> **Records contained in a dataset**:
--- START ---

===== src/rtl/core/sp_dma_pkg.sv =====
`timescale 1ns / 1ps
// ----------------------------------------------------------------------------
// Signal processor DMA register package
// Shared command codes, register indexes and controller/datapath interface.
// ----------------------------------------------------------------------------
package sp_dma_pkg;

  localparam int unsigned BankBytes = 4096;

  typedef enum logic [2:0] {
    CMD_REG_READ     = 3'd0,
    CMD_REG_WRITE    = 3'd1,
    CMD_TICK         = 3'd2,
    CMD_RAM_READ     = 3'd3,
    CMD_RAM_WRITE    = 3'd4,
    CMD_SCRATCH_READ = 3'd5,
    CMD_SCRATCH_WRITE = 3'd6,
    CMD_NONE         = 3'd7
  } cmd_e;

  typedef enum logic [3:0] {
    REG_MEM_ADDR  = 4'd0,
    REG_DRAM_ADDR = 4'd1,
    REG_READ_LEN  = 4'd2,
    REG_WRITE_LEN = 4'd3,
    REG_STATUS    = 4'd4,
    REG_FULL      = 4'd5,
    REG_BUSY      = 4'd6,
    REG_SEMAPHORE = 4'd7,
    REG_PC        = 4'd8
  } reg_e;

  localparam logic [3:0] CfgDoneTicks = 4'd0;

  typedef enum logic [2:0] {
    ST_IDLE,
    ST_EXEC,
    ST_DMA_RD,
    ST_DMA_WR,
    ST_OUT
  } state_e;

  // Controller to datapath.
  typedef struct packed {
    logic exec;       // perform the register/direct part of the item
    logic dma_start;  // load the DMA walker
    logic dma_dir;    // 1: scratch to RAM
    logic dma_read;   // issue source byte read
    logic dma_write;  // write destination byte and advance
    logic out_load;   // capture result
  } ctrl_t;

  // Datapath to controller.
  typedef struct packed {
    logic start_req;  // the executed item starts a transfer
    logic start_dir;
    logic dma_last;   // the current byte is the last one
    logic dma_empty;  // the transfer has no bytes
  } stat_t;

endpackage


===== src/rtl/core/sp_dma_ctrl.sv =====
`timescale 1ns / 1ps
// ----------------------------------------------------------------------------
// Signal processor DMA controller
// Sequences one item: execute, optional byte-wise copy, then result.
// ----------------------------------------------------------------------------
module sp_dma_ctrl (
  input  logic               clk_i,
  input  logic               rst_ni,
  input  logic               in_fire_i,
  input  logic               out_free_i,
  input  sp_dma_pkg::stat_t  stat_i,
  output sp_dma_pkg::ctrl_t  ctrl_o,
  output logic               in_ready_o
);
  import sp_dma_pkg::*;

  state_e state_q, state_d;
  logic   dir_q, dir_d;

  always_ff @(posedge clk_i or negedge rst_ni) begin
    if (!rst_ni) begin
      state_q <= ST_IDLE;
      dir_q   <= 1'b0;
    end else begin
      state_q <= state_d;
      dir_q   <= dir_d;
    end
  end

  always_comb begin
    state_d    = state_q;
    dir_d      = dir_q;
    ctrl_o     = '0;
    ctrl_o.dma_dir = dir_q;
    in_ready_o = 1'b0;
    case (state_q)
      ST_IDLE: begin
        in_ready_o = 1'b1;
        if (in_fire_i) state_d = ST_EXEC;
      end
      ST_EXEC: begin
        ctrl_o.exec = 1'b1;
        if (stat_i.start_req) begin
          dir_d            = stat_i.start_dir;
          ctrl_o.dma_start = 1'b1;
          ctrl_o.dma_dir   = stat_i.start_dir;
          state_d          = ST_DMA_RD;
        end else begin
          state_d = ST_OUT;
        end
      end
      ST_DMA_RD: begin
        if (stat_i.dma_empty) begin
          state_d = ST_OUT;
        end else begin
          ctrl_o.dma_read = 1'b1;
          state_d         = ST_DMA_WR;
        end
      end
      ST_DMA_WR: begin
        ctrl_o.dma_write = 1'b1;
        state_d = stat_i.dma_last ? ST_OUT : ST_DMA_RD;
      end
      ST_OUT: begin
        if (out_free_i) begin
          ctrl_o.out_load = 1'b1;
          state_d         = ST_IDLE;
        end
      end
      default: state_d = ST_IDLE;
    endcase
  end

endmodule


===== config.mk =====
export PLATFORM = sky130hd
export DESIGN_NAME = sp_dma_ctrl
export DESIGN_NICKNAME = d
export VERILOG_FILES = /design/src/rtl/core/sp_dma_pkg.sv /design/src/rtl/core/sp_dma_ctrl.sv
export SDC_FILE = /design/constraint.sdc
export NUM_CORES = 1
export LEC_CHECK = 0
export BUFFER_PORTS_ARGS = -buffer_cell sky130_fd_sc_hd__buf_4
export CORE_AREA = 2 2 39 41
export CTS_CLUSTER_SIZE = 28
export DETAILED_ROUTE_END_ITERATION = 10
export DIE_AREA = 0 0 41 43
export PLACE_DENSITY = 0.56
export SKIP_LAST_GASP = 1
export SLEW_MARGIN = 20
export SYNTH_ARGS = -nofsm -noshare
export SYNTH_HDL_FRONTEND = slang
export SYNTH_SLANG_ARGS = --single-unit

===== constraint.sdc =====
create_clock -name clk_i -period 3.1 [get_ports clk_i]
set_input_delay 0.31 -clock clk_i [delete_from_list [all_inputs] [get_ports clk_i]]
set_output_delay 0.31 -clock clk_i [all_outputs]
set_load 0.005 [all_outputs]

==> results.md, run 1 <==
* Outcome: finished, final reports clean
* Diodes inserted at 0
* Slowest CP cell: dfrtp_1
* Drt drc at 0
* Mean Syn Cell Area at ~11 µm²
* Die Y at between 40 and 50 µm
* Critical-path cell list: and4bb_1 -> mux2_2 -> buf_4
* Min Tclk post-route at around 1.9 ns
* CP Launch Type: flop
* Worst Skew at 0.004740 ns
* Gr usage total at under 10%
* Avg WL per Cell at around 10 µm
* Vias per cell at ~4.4
* Later-pin clock latency in the skew report at between 0.2 and 0.25 ns
* Reg power frac at a little over a third
* Mapped Cells at 27
* CP Data Arrival Time at about 1.6 ns
* Required time of the critical path at about 2.8 ns
* Setup TNS at 0 ns
* Internal Power at 231.4 µW
* Gate power share at between 40 and 50%
* Clk buf depth at 2
* VDD IR-drop max at between 0.3 and 0.4 mV
* Syn Nets at 35
* Slew Limit Fails at 0
* PwrDens at between 800 and 900 nW/µm²
* Initial drt markers at 1
* Crit-path max cell delay at about 0.48 ns
* Maximum Capacitance Violations at 0
* Fmax at approximately 520 MHz
* Routed Antenna Nets at 0
* Chip width at roughly 41 µm
* Power Total at about 350 µW
* Syn. warnings at 0
* CTS tree: done
* Remaining global-route overflow at 0
* Initial Utilization at 20.80%
* Synth unique cells at 18
* Synth Register Bits at 4
* Cell area after synthesis at 287.8 µm²
* Leakage at 0.0001957 µW
* Die area at 1763 µm²
* Largest net degree at the start of global routing at 13
* Vias in the first global route at ~220
* Cts bufs inserted at 3
* CP Class: flop to output port
* Register clock-pin slew on the reported worst setup and hold paths at approximately 0.04 ns
* Clock Sinks at 4
* Total Wirelength at approximately 590 µm
* RSZ-0062 raised after global routing: no
* Layout cell share with drive strength beyond 1 at approximately half
* Clock share of power at 18.5%
* Largest cells by area after synthesis: dfrtp_1 35%, mux2_2 7.8%, or4b_1 7.0%, nor4b_2 5.2%, or2b_1 5.2%
* FP Rows at 14
* Hold Path Class: primary input to flop
* Worst-Margin Slew at between 0.3 and 0.4 ns
* H-tree depth at 1
* Post-CTS setup buffer count at 0
* Vias at around 260
* P&R area growth vs syn at 47.39%
* Final net count at between 50 and 60
* DRT Pass-1 Iters at 2
* CTS resizes at 0
* Final hold vios at 0
* Max FO, Critical Path at 11
* Routability cong. at 0.6634
* Psw at around 120 µW
* Hold buffer count at CTS at 1
* Sequential area share after synthesis at a little over a third
* CTS Root Cell: clkbuf_4
* Port bufs at 14
* Crit. End Element: output port
* Antenna violations before repair at 0
* Sw Ratio at approximately a third
* First-pass GRT wire length at 945 µm
* Top cell type's share of synthesized area at 34.78%
* Final HPWL DP at around 430 µm
* Post-synth top area cell: dfrtp_1
* IO Pins at 15
* Final setup viols at 0
* Core ar. at between 1000 and 1500 µm²
* Slew headroom at approximately 78%
* Final period util at 61.63%
[src/design/fbcc_pkg.sv]
// fbcc_pkg: types, frame layout constants and the CRC word function
// for the frame block checksum and CRC unit. No dependencies.
`default_nettype none
package fbcc_pkg;

    localparam int POS_W = 7;
    localparam int OFF_W = 5;
    localparam int BLK_W = 2;

    localparam logic [POS_W-1:0] POS_LAST       = 7'd115;
    localparam logic [POS_W-1:0] POS_FIRST_BLK  = 7'd4;
    localparam logic [POS_W-1:0] POS_CRC_LAST   = 7'd114;
    localparam logic [OFF_W-1:0] OFF_STRIDE_END = 5'd27;
    localparam logic [OFF_W-1:0] OFF_BLK_END    = 5'd26;
    localparam logic [BLK_W-1:0] BLK_FINAL      = 2'd3;

    localparam int CFG_ADDR_W = 1;
    localparam logic [CFG_ADDR_W-1:0] CFG_CRC_POLY = 1'b0;
    localparam logic [CFG_ADDR_W-1:0] CFG_CRC_PAD  = 1'b1;

    typedef struct packed {
        logic [31:0] data_word;
        logic [7:0]  xor_seed;
        logic [7:0]  sum_seed;
    } t_in;

    typedef struct packed {
        logic [1:0]  block_index;
        logic [7:0]  xor_check;
        logic [7:0]  sum_check;
        logic [31:0] crc_value;
        logic        crc_valid;
    } t_out;

    typedef struct packed {
        logic             crc_load;
        logic             crc_step;
        logic             in_blk;
        logic             blk_first;
        logic             blk_last;
        logic             crc_done;
        logic [BLK_W-1:0] blk;
    } t_ctrl;

    // 32 bit steps, LSB first, right-shifting register
    function automatic logic [31:0] crc_word(input logic [31:0] crc,
                                             input logic [31:0] word,
                                             input logic [31:0] poly);
        logic [31:0] r;
        logic        low;
        r = crc;
        for (int b = 0; b < 32; b++) begin
            low = r[0];
            r = {word[b], r[31:1]};
            if (low) begin
                r = r ^ poly;
            end
        end
        return r;
    endfunction

endpackage
`default_nettype wire

[src/design/fbcc_ctrl.sv]
// fbcc_ctrl: frame position tracking; decodes block and CRC phases per beat.
// Depends on fbcc_pkg.
`default_nettype none
module fbcc_ctrl (
    input  wire                  i_clk,
    input  wire                  i_rst_n,
    input  wire                  i_accept,
    output fbcc_pkg::t_ctrl      o_ctrl
);

    logic [fbcc_pkg::POS_W-1:0] r_pos, n_pos;
    logic [fbcc_pkg::OFF_W-1:0] r_off, n_off;
    logic [fbcc_pkg::BLK_W-1:0] r_blk, n_blk;

    always_comb begin
        o_ctrl.crc_load  = (r_pos == '0);
        o_ctrl.crc_step  = (r_pos != '0) && (r_pos <= fbcc_pkg::POS_CRC_LAST);
        o_ctrl.in_blk    = (r_pos >= fbcc_pkg::POS_FIRST_BLK)
                        && (r_pos <= fbcc_pkg::POS_CRC_LAST)
                        && (r_off <= fbcc_pkg::OFF_BLK_END);
        o_ctrl.blk_first = o_ctrl.in_blk && (r_off == '0);
        o_ctrl.blk_last  = o_ctrl.in_blk && (r_off == fbcc_pkg::OFF_BLK_END);
        o_ctrl.crc_done  = o_ctrl.blk_last && (r_blk == fbcc_pkg::BLK_FINAL);
        o_ctrl.blk       = r_blk;
    end

    always_comb begin
        n_pos = r_pos;
        n_off = r_off;
        n_blk = r_blk;
        if (i_accept) begin
            n_pos = (r_pos == fbcc_pkg::POS_LAST) ? '0 : r_pos + 1'b1;
            if (r_pos == fbcc_pkg::POS_FIRST_BLK - 1'b1) begin
                n_off = '0;
                n_blk = '0;
            end else if (r_pos >= fbcc_pkg::POS_FIRST_BLK) begin
                if (r_off == fbcc_pkg::OFF_STRIDE_END) begin
                    n_off = '0;
                    n_blk = r_blk + 1'b1;
                end else begin
                    n_off = r_off + 1'b1;
                end
            end
        end
    end

    always_ff @(posedge i_clk) begin
        if (!i_rst_n) begin
            r_pos <= '0;
            r_off <= '0;
            r_blk <= '0;
        end else begin
            r_pos <= n_pos;
            r_off <= n_off;
            r_blk <= n_blk;
        end
    end

`ifndef SYNTHESIS
    a_pos_range: assert property (@(posedge i_clk) disable iff (!i_rst_n)
        r_pos <= fbcc_pkg::POS_LAST)
        else $error("frame position out of range");
    a_pos_wrap: assert property (@(posedge i_clk) disable iff (!i_rst_n)
        (i_accept && r_pos == fbcc_pkg::POS_LAST) |=> (r_pos == '0))
        else $error("frame position did not wrap");
    a_first_off: assert property (@(posedge i_clk) disable iff (!i_rst_n)
        (r_pos == fbcc_pkg::POS_FIRST_BLK) |-> (r_off == '0 && r_blk == '0))
        else $error("block counters misaligned at first block word");
`endif

endmodule
`default_nettype wire

[src/design/frame_block_checksum_crc.sv]
// Frame block checksum and CRC unit, top level.
// Depends on fbcc_pkg and fbcc_ctrl.
//
// Usage:
//   Input channel (i_in_valid / o_in_stall, payload i_in_data) takes one
//   32-bit frame word per beat, 116 words to a frame, position counted
//   internally from reset. Output channel (o_out_valid / i_out_stall,
//   payload o_out_data) gives one beat after the last word of each of the
//   four blocks (words 30, 58, 86, 114); the beat after word 114 also
//   carries the frame CRC with crc_valid set.
//   Configuration: i_cfg_we writes i_cfg_data to register i_cfg_addr
//   (0 polynomial, 1 pad); write only while idle.
//   Throughput: one word per cycle while o_in_stall is low; CRC update is a
//   combinational XOR network and checksums are one 4-byte add/xor per beat.
//   Stall: results go to an output register backed by a one-entry skid
//   buffer; o_in_stall is raised only while the skid entry is occupied.
//   Reset (synchronous, active low) clears position, accumulators, CRC and
//   output valids and restores the register defaults.
`default_nettype none
module frame_block_checksum_crc (
    input  wire                                   i_clk,
    input  wire                                   i_rst_n,
    input  wire                                   i_in_valid,
    output logic                                  o_in_stall,
    input  fbcc_pkg::t_in                         i_in_data,
    output logic                                  o_out_valid,
    input  wire                                   i_out_stall,
    output fbcc_pkg::t_out                        o_out_data,
    input  wire                                   i_cfg_we,
    input  wire [fbcc_pkg::CFG_ADDR_W-1:0]        i_cfg_addr,
    input  wire [31:0]                            i_cfg_data
);

    fbcc_pkg::t_ctrl ctrl;
    logic            accept;

    logic [31:0] r_poly, r_pad;
    logic [31:0] r_crc, n_crc;
    logic [7:0]  r_xacc, n_xacc;
    logic [7:0]  r_sacc, n_sacc;
    logic [31:0] crc_stepped;
    logic [7:0]  x_base, s_base;

    fbcc_pkg::t_out res;
    logic           res_valid;

    logic           r_out_valid, r_skid_valid;
    fbcc_pkg::t_out r_out, r_skid;
    logic           out_take;

    assign accept = i_in_valid && !o_in_stall;

    fbcc_ctrl u_ctrl (
        .i_clk    (i_clk),
        .i_rst_n  (i_rst_n),
        .i_accept (accept),
        .o_ctrl   (ctrl)
    );

    assign crc_stepped = fbcc_pkg::crc_word(r_crc, i_in_data.data_word, r_poly);

    always_comb begin
        n_crc = r_crc;
        if (ctrl.crc_load) begin
            n_crc = i_in_data.data_word ^ (i_in_data.data_word[0] ? r_poly : 32'd0);
        end else if (ctrl.crc_step) begin
            n_crc = crc_stepped;
        end

        x_base = ctrl.blk_first ? i_in_data.xor_seed : r_xacc;
        s_base = ctrl.blk_first ? i_in_data.sum_seed : r_sacc;
        n_xacc = x_base ^ i_in_data.data_word[7:0] ^ i_in_data.data_word[15:8]
               ^ i_in_data.data_word[23:16] ^ i_in_data.data_word[31:24];
        n_sacc = s_base + i_in_data.data_word[7:0] + i_in_data.data_word[15:8]
               + i_in_data.data_word[23:16] + i_in_data.data_word[31:24];

        res.block_index = ctrl.blk;
        res.xor_check   = n_xacc;
        res.sum_check   = 8'd0 - n_sacc;
        res.crc_value   = ctrl.crc_done ? (crc_stepped ^ r_pad) : 32'd0;
        res.crc_valid   = ctrl.crc_done;
        res_valid       = accept && ctrl.blk_last;
    end

    always_ff @(posedge i_clk) begin
        if (!i_rst_n) begin
            r_poly <= 32'hEDB8_8320;
            r_pad  <= '0;
        end else if (i_cfg_we) begin
            case (i_cfg_addr)
                fbcc_pkg::CFG_CRC_POLY: r_poly <= i_cfg_data;
                fbcc_pkg::CFG_CRC_PAD:  r_pad  <= i_cfg_data;
                default: ;
            endcase
        end
    end

    always_ff @(posedge i_clk) begin
        if (!i_rst_n) begin
            r_crc  <= '0;
            r_xacc <= '0;
            r_sacc <= '0;
        end else if (accept) begin
            r_crc <= n_crc;
            if (ctrl.in_blk) begin
                r_xacc <= n_xacc;
                r_sacc <= n_sacc;
            end
        end
    end

    // output register with one-entry skid
    assign out_take    = r_out_valid && !i_out_stall;
    assign o_in_stall  = r_skid_valid;
    assign o_out_valid = r_out_valid;
    assign o_out_data  = r_out;

    always_ff @(posedge i_clk) begin
        if (!i_rst_n) begin
            r_out_valid  <= 1'b0;
            r_skid_valid <= 1'b0;
        end else if (r_skid_valid) begin
            if (out_take) begin
                r_out_valid  <= 1'b1;
                r_skid_valid <= 1'b0;
            end
        end else if (res_valid) begin
            if (!r_out_valid || out_take) begin
                r_out_valid <= 1'b1;
            end else begin
                r_skid_valid <= 1'b1;
            end
        end else if (out_take) begin
            r_out_valid <= 1'b0;
        end
    end

    always_ff @(posedge i_clk) begin
        if (r_skid_valid) begin
            if (out_take) begin
                r_out <= r_skid;
            end
        end else if (res_valid) begin
            if (!r_out_valid || out_take) begin
                r_out <= res;
            end else begin
                r_skid <= res;
            end
        end
    end

`ifndef SYNTHESIS
    a_skid_implies_out: assert property (@(posedge i_clk) disable iff (!i_rst_n)
        r_skid_valid |-> r_out_valid)
        else $error("skid entry held with empty output register");
    a_skid_holds: assert property (@(posedge i_clk) disable iff (!i_rst_n)
        (r_skid_valid && i_out_stall) |=> (r_skid_valid && $stable(r_skid)))
        else $error("skid entry lost under stall");
    a_crc_on_last: assert property (@(posedge i_clk) disable iff (!i_rst_n)
        (o_out_valid && o_out_data.crc_valid) |-> (o_out_data.block_index == fbcc_pkg::BLK_FINAL))
        else $error("crc flagged on wrong block");
    a_result_next: assert property (@(posedge i_clk) disable iff (!i_rst_n)
        (res_valid && !r_out_valid) |=> o_out_valid)
        else $error("result not presented");
`endif

endmodule
`default_nettype wire
[config.mk]
export PLATFORM = sky130hd
export DESIGN_NAME = frame_block_checksum_crc
export DESIGN_NICKNAME = d
export VERILOG_FILES = /design/src/design/fbcc_pkg.sv /design/src/design/fbcc_ctrl.sv /design/src/design/frame_block_checksum_crc.sv
export SDC_FILE = /design/constraint.sdc
export NUM_CORES = 2
export LEC_CHECK = 0
export BUFFER_PORTS_ARGS = -buffer_cell sky130_fd_sc_hd__buf_2
export CAP_MARGIN = 25
export CORE_ASPECT_RATIO = 0.8
export CORE_MARGIN = 8
export CORE_UTILIZATION = 35
export DETAILED_ROUTE_END_ITERATION = 7
export GPL_ROUTABILITY_DRIVEN = 1
export PLACE_DENSITY = 0.5
export SLEW_MARGIN = 20
export SYNTH_ARGS = -nofsm -noshare
export SYNTH_HDL_FRONTEND = slang
export SYNTH_HIERARCHICAL = 1
export SYNTH_SLANG_ARGS = --single-unit
[constraint.sdc]
create_clock -name i_clk -period 20.1 [get_ports i_clk]
set_clock_uncertainty 0.15 [all_clocks]
set_input_delay 1.005 -clock i_clk [delete_from_list [all_inputs] [get_ports i_clk]]
set_output_delay 1.005 -clock i_clk [all_outputs]
set_load 0.02 [all_outputs]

--- END ---

> **Prompt**: Look through the entries above and copy each line that has "transfer" in it.

> **Answer area**:
    logic start_req;  // the executed item starts a transfer
    logic dma_empty;  // the transfer has no bytes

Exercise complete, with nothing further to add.